▶ [WHAT YOU NEED TO DO] In the data below, find every line with the word "fjord" and copy it.

(Collected data)
BEGIN

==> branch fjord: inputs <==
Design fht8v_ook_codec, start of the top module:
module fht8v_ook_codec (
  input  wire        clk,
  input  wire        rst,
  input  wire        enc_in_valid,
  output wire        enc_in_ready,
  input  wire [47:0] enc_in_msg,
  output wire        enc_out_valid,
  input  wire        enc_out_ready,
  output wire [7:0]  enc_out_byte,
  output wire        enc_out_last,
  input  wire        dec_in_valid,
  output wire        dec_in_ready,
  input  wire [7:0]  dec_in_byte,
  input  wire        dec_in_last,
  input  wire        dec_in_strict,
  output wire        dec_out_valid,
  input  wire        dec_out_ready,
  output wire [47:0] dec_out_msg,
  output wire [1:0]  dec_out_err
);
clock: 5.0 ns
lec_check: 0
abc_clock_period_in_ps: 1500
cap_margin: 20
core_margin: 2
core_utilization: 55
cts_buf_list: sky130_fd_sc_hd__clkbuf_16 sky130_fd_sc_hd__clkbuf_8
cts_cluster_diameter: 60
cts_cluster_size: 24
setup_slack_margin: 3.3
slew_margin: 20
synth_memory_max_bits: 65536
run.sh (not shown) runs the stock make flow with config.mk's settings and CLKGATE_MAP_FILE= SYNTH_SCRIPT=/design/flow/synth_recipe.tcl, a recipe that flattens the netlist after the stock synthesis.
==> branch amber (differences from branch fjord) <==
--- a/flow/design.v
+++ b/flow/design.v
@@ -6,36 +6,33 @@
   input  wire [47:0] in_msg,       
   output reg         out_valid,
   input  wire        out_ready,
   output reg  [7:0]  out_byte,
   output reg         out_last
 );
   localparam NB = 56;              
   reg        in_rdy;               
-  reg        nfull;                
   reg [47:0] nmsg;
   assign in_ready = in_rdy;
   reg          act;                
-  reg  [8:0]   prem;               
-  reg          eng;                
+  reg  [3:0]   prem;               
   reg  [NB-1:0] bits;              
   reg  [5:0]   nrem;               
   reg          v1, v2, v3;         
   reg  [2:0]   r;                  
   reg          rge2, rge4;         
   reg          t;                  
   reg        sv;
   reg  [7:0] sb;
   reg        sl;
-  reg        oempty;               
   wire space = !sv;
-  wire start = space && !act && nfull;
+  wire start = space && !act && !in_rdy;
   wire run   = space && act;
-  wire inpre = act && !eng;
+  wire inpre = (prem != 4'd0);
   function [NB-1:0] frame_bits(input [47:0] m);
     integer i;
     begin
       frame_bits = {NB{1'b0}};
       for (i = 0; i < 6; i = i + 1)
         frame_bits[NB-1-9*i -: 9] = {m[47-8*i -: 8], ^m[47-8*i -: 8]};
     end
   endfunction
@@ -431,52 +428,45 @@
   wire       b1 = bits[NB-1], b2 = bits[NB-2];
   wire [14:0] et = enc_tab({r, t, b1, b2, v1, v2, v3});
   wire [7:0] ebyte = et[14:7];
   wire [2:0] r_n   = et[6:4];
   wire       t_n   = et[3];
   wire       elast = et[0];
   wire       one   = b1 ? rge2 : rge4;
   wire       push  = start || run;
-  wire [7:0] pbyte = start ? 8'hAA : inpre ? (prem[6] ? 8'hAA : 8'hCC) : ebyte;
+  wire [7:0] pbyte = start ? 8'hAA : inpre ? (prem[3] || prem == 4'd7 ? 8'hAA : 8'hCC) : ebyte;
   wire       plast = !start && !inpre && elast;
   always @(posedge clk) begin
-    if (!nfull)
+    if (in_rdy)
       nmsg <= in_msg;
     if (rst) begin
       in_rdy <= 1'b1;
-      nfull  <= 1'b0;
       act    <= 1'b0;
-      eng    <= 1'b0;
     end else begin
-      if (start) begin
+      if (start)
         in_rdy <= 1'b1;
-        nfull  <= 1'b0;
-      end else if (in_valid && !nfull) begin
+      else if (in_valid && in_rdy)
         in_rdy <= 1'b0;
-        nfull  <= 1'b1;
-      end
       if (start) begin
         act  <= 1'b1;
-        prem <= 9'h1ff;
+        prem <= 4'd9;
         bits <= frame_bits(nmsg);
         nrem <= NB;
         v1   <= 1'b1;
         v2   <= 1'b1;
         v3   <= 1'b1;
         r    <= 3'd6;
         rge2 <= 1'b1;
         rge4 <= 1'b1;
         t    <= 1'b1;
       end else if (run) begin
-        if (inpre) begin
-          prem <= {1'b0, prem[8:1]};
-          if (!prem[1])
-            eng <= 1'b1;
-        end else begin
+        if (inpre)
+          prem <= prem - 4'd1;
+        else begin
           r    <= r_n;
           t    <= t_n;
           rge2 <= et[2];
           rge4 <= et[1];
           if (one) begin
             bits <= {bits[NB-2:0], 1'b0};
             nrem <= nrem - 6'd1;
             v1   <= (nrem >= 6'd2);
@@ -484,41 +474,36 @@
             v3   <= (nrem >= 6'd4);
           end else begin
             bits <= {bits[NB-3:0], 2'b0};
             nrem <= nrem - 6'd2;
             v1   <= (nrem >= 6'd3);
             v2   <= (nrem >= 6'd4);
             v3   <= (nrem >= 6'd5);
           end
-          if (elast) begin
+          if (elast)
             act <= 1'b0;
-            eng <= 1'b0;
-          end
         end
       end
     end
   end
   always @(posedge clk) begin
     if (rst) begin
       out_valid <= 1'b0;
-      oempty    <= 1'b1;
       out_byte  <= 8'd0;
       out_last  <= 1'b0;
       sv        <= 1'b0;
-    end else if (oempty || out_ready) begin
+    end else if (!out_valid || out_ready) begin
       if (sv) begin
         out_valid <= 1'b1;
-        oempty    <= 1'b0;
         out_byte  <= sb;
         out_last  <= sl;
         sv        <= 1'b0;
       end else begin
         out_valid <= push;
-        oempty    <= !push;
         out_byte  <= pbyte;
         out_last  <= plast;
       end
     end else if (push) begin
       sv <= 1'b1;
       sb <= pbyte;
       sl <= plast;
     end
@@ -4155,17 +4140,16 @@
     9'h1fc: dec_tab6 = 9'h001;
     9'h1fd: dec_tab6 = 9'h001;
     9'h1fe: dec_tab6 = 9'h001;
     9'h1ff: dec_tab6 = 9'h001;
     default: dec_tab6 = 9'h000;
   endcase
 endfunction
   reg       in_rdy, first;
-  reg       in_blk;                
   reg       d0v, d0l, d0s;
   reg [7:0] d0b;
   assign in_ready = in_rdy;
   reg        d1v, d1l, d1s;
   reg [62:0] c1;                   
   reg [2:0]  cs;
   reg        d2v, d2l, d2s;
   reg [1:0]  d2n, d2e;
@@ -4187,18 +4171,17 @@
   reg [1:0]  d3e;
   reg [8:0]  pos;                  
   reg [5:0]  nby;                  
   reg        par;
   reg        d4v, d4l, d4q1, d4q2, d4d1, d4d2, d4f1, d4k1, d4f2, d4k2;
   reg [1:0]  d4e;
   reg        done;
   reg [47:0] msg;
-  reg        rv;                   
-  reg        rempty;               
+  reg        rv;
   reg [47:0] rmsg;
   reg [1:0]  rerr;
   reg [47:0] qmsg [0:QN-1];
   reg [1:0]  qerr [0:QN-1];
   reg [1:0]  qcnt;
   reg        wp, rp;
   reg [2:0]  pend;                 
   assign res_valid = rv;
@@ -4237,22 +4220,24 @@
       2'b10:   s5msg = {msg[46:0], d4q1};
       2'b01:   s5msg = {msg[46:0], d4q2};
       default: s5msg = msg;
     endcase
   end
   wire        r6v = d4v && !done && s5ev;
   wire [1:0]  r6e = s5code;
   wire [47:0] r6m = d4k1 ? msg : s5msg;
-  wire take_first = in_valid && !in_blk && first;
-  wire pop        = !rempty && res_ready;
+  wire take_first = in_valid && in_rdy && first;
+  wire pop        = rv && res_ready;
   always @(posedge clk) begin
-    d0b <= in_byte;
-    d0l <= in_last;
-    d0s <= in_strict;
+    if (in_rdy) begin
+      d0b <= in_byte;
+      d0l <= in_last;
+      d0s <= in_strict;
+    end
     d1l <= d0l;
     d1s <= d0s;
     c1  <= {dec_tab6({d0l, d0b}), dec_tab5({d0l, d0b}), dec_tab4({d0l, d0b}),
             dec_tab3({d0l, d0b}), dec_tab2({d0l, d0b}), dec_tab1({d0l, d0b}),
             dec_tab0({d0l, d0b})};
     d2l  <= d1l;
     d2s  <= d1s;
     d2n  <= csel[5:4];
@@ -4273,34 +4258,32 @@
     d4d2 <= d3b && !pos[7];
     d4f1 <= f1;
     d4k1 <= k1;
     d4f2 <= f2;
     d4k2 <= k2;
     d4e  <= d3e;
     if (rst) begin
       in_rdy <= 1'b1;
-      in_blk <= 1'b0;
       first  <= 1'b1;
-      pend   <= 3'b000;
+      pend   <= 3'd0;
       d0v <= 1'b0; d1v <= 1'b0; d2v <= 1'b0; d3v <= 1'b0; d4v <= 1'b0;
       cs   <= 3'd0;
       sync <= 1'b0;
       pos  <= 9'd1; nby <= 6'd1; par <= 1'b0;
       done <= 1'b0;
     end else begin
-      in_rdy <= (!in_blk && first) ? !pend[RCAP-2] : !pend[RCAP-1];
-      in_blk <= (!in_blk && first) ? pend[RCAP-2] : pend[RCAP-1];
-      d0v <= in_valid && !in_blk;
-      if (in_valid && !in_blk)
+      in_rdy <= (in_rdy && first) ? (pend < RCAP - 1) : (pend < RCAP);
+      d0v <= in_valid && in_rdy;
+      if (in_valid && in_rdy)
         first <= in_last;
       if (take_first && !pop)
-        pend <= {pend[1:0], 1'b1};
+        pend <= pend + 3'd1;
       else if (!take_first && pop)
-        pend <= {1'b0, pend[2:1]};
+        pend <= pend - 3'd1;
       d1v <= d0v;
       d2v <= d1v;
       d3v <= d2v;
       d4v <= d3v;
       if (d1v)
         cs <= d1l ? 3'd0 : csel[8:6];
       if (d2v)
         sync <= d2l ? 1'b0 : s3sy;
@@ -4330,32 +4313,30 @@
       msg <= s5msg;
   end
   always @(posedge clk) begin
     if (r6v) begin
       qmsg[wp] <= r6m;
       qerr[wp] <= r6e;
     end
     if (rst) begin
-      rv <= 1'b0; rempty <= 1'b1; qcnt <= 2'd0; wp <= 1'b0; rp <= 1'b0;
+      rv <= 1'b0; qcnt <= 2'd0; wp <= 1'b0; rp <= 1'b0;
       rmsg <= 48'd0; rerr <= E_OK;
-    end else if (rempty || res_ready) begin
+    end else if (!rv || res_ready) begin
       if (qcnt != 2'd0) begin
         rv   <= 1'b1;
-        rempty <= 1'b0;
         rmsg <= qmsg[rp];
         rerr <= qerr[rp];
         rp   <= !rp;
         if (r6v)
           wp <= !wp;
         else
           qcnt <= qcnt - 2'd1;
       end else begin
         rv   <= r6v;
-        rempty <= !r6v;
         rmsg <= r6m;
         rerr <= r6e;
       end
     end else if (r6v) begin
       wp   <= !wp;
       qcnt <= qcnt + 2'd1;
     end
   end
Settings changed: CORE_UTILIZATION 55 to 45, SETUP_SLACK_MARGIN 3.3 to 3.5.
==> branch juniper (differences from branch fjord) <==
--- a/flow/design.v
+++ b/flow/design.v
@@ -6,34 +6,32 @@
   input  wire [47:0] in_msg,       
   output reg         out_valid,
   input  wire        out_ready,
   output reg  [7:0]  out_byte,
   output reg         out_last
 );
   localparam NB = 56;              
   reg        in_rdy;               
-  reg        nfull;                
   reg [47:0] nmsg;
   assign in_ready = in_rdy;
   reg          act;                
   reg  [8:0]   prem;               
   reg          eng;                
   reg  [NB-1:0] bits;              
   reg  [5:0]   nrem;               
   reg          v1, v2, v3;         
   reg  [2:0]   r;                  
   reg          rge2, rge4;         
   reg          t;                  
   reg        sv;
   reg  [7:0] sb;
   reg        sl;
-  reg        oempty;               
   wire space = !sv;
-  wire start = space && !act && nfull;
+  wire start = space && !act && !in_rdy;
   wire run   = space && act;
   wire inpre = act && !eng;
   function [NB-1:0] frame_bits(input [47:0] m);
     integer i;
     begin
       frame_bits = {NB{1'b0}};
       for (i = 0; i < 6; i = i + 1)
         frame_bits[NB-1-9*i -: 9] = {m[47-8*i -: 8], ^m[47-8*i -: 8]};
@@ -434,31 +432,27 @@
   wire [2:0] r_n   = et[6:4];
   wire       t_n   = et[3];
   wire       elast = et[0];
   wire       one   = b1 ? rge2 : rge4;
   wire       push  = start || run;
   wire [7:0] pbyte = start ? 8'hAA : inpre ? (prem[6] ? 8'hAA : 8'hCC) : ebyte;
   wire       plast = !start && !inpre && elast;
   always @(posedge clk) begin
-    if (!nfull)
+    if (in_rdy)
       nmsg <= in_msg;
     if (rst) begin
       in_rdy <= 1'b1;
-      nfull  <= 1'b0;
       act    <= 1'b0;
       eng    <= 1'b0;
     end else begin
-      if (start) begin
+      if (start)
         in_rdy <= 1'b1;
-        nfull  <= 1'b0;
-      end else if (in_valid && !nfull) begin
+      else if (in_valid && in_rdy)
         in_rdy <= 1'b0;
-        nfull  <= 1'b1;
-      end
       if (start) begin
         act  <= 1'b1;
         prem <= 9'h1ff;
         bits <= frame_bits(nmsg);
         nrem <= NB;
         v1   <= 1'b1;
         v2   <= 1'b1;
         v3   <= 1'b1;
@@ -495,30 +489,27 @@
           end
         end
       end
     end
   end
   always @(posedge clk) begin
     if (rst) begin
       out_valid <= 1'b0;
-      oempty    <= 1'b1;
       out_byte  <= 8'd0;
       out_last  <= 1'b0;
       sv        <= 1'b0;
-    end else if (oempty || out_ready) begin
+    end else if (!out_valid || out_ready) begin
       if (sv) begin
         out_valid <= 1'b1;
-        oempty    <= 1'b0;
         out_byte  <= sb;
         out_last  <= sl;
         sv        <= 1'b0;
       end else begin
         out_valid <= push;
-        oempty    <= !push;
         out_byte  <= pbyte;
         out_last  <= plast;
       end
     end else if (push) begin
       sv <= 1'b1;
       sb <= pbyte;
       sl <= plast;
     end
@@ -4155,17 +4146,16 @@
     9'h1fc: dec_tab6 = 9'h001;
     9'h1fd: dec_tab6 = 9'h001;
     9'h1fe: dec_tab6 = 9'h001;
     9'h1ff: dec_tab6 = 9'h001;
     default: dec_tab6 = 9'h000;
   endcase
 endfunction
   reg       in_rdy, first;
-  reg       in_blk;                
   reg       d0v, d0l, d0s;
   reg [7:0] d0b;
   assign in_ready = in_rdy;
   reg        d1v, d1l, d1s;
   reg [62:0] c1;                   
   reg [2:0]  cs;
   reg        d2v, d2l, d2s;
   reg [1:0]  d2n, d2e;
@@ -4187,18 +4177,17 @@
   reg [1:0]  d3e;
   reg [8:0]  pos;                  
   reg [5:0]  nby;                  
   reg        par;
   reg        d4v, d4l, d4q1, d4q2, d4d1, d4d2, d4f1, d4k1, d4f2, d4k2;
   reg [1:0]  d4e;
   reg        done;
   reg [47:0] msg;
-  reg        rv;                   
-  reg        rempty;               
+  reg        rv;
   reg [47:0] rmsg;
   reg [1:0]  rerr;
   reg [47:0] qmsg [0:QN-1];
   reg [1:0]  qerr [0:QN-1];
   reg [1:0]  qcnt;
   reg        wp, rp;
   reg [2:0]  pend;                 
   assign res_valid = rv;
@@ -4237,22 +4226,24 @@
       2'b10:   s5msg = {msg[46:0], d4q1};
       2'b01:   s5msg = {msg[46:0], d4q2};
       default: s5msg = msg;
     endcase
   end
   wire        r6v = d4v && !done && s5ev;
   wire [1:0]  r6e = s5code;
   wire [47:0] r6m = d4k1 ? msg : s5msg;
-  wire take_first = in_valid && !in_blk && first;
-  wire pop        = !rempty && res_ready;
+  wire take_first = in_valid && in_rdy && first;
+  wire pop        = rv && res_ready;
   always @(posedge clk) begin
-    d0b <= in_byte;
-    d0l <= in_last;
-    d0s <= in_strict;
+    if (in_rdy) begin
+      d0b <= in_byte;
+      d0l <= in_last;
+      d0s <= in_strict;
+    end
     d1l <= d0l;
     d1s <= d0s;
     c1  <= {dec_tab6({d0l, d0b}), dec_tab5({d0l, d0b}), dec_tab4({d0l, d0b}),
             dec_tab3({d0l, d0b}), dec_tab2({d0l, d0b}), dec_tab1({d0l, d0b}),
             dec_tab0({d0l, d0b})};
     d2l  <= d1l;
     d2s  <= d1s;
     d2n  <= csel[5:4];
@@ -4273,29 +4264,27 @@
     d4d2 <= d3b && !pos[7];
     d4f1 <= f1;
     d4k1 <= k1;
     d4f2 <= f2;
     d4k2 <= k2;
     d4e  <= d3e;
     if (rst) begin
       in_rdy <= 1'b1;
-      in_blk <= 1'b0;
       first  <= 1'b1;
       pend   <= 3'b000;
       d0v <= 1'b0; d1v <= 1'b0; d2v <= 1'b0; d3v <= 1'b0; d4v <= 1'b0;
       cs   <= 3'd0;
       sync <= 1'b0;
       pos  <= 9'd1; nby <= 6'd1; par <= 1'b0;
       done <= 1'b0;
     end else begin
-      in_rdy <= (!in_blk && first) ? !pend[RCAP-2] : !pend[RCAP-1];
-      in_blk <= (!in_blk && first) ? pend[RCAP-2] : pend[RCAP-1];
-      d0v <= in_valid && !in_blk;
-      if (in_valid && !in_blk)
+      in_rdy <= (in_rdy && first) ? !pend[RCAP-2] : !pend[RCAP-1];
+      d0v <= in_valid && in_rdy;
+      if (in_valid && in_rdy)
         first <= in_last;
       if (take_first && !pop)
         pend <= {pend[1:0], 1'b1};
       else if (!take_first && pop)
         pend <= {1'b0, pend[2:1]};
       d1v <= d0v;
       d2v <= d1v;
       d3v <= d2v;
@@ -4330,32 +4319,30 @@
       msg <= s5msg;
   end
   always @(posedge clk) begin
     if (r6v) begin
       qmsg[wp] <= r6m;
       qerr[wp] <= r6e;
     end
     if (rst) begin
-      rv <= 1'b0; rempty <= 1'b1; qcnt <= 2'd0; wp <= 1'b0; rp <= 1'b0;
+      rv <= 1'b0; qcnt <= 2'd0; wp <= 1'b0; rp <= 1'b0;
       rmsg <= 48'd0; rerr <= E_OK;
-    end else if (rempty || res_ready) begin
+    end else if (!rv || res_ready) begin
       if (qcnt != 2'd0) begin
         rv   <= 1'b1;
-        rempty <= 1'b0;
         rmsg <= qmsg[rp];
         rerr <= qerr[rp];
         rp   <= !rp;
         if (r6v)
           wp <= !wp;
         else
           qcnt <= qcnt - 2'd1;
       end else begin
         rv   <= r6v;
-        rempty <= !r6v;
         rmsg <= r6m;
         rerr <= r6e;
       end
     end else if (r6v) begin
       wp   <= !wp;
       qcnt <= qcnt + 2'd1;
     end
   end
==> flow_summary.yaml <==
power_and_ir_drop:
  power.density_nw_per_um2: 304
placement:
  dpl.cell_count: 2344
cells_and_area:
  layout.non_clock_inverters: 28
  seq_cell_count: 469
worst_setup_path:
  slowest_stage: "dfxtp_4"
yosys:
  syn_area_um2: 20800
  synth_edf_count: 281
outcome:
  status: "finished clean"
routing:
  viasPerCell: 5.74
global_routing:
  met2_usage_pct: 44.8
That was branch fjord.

END

▶ [RESULT]
==> branch fjord: inputs <==
==> branch amber (differences from branch fjord) <==
==> branch juniper (differences from branch fjord) <==
That was branch fjord.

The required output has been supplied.